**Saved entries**
<file path="config.mk">
export PLATFORM = sky130hd
export DESIGN_NAME = rate_clock_gen
export DESIGN_NICKNAME = d
export VERILOG_FILES = /design/src/rtl/rcg_pkg.sv /design/src/rtl/rcg_tick_div.sv /design/src/rtl/rcg_encoder.sv /design/src/rtl/rcg_core.sv /design/src/rtl/rate_clock_gen.sv
export SDC_FILE = /design/constraint.sdc
export NUM_CORES = 1
export LEC_CHECK = 0
export BUFFER_PORTS_ARGS = -buffer_cell sky130_fd_sc_hd__clkbuf_2
export CORE_MARGIN = 3
export CORE_UTILIZATION = 52
export CTS_CLUSTER_SIZE = 10
export DETAILED_ROUTE_END_ITERATION = 12
export GPL_TIMING_DRIVEN = 0
export PLACE_DENSITY = 0.75
export SYNTH_ARGS = -nofsm -noshare
export SYNTH_HDL_FRONTEND = slang
export SYNTH_SLANG_ARGS = --single-unit
</file>
<file path="constraint.sdc">
create_clock -name clk -period 2.65 [get_ports clk]
set_input_delay 0.53 -clock clk [delete_from_list [all_inputs] [get_ports clk]]
set_output_delay 0.53 -clock clk [all_outputs]
set_load 0.01 [all_outputs]
</file>
[src/rtl/irq_regs_pkg.sv]
package irq_regs_pkg;

    localparam int unsigned REG_W = 32;

    typedef enum logic [1:0] {
        SEL_STATUS = 2'd0,
        SEL_MASK   = 2'd1,
        SEL_INJECT = 2'd2,
        SEL_NONE   = 2'd3
    } reg_sel_e;

    typedef struct packed {
        logic wr_status;
        logic wr_mask;
        logic wr_inject;
    } wr_strobe_t;

    typedef enum logic {
        SRC_IDLE    = 1'b0,
        SRC_PENDING = 1'b1
    } src_state_e;

endpackage

[src/rtl/irq_addr_decode.sv]
module irq_addr_decode
    import irq_regs_pkg::*;
#(
    parameter int unsigned IDX_W = 4
) (
    input  logic [IDX_W-1:0] word_idx_i,
    input  logic             we_i,
    output reg_sel_e         sel_o,
    output wr_strobe_t       wr_o
);

    always_comb begin
        if (word_idx_i == IDX_W'(0)) begin
            sel_o = SEL_STATUS;
        end else if (word_idx_i == IDX_W'(1)) begin
            sel_o = SEL_MASK;
        end else if (word_idx_i == IDX_W'(2)) begin
            sel_o = SEL_INJECT;
        end else begin
            sel_o = SEL_NONE;
        end
    end

    always_comb begin
        wr_o = '0;
        unique case (sel_o)
            SEL_STATUS: wr_o.wr_status = we_i;
            SEL_MASK:   wr_o.wr_mask   = we_i;
            SEL_INJECT: wr_o.wr_inject = we_i;
            SEL_NONE:   wr_o = '0;
        endcase
    end

endmodule
## config.mk

```make
export PLATFORM = sky130hd
export DESIGN_NAME = pfd_lock_detect
export DESIGN_NICKNAME = d
export VERILOG_FILES = /design/src/rtl/pfd_lock_detect.sv
export SDC_FILE = /design/constraint.sdc
export NUM_CORES = 1
export LEC_CHECK = 0
export ABC_AREA = 1
export BUFFER_PORTS_ARGS = -buffer_cell sky130_fd_sc_hd__buf_2
export CAP_MARGIN = 20
export CORE_UTILIZATION = 59
export CTS_CLUSTER_DIAMETER = 150
export DETAILED_ROUTE_END_ITERATION = 6
export HOLD_SLACK_MARGIN = 0.05
export PLACE_DENSITY = 0.92
export SKIP_LAST_GASP = 1
export SYNTH_ARGS = -nofsm -noshare
export SYNTH_HDL_FRONTEND = slang
export SYNTH_SLANG_ARGS = --single-unit
```

## constraint.sdc

```tcl
create_clock -name clk -period 4 [get_ports clk]
set_clock_uncertainty 0.1 [all_clocks]
set_input_delay 0 -clock clk [delete_from_list [all_inputs] [get_ports clk]]
set_output_delay 0 -clock clk [all_outputs]
set_load 0.05 [all_outputs]
```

**PROBLEM STATEMENT**
From the records above, pull every line that carries the word "path".

**ANSWER BELOW**
<file path="config.mk">
<file path="constraint.sdc">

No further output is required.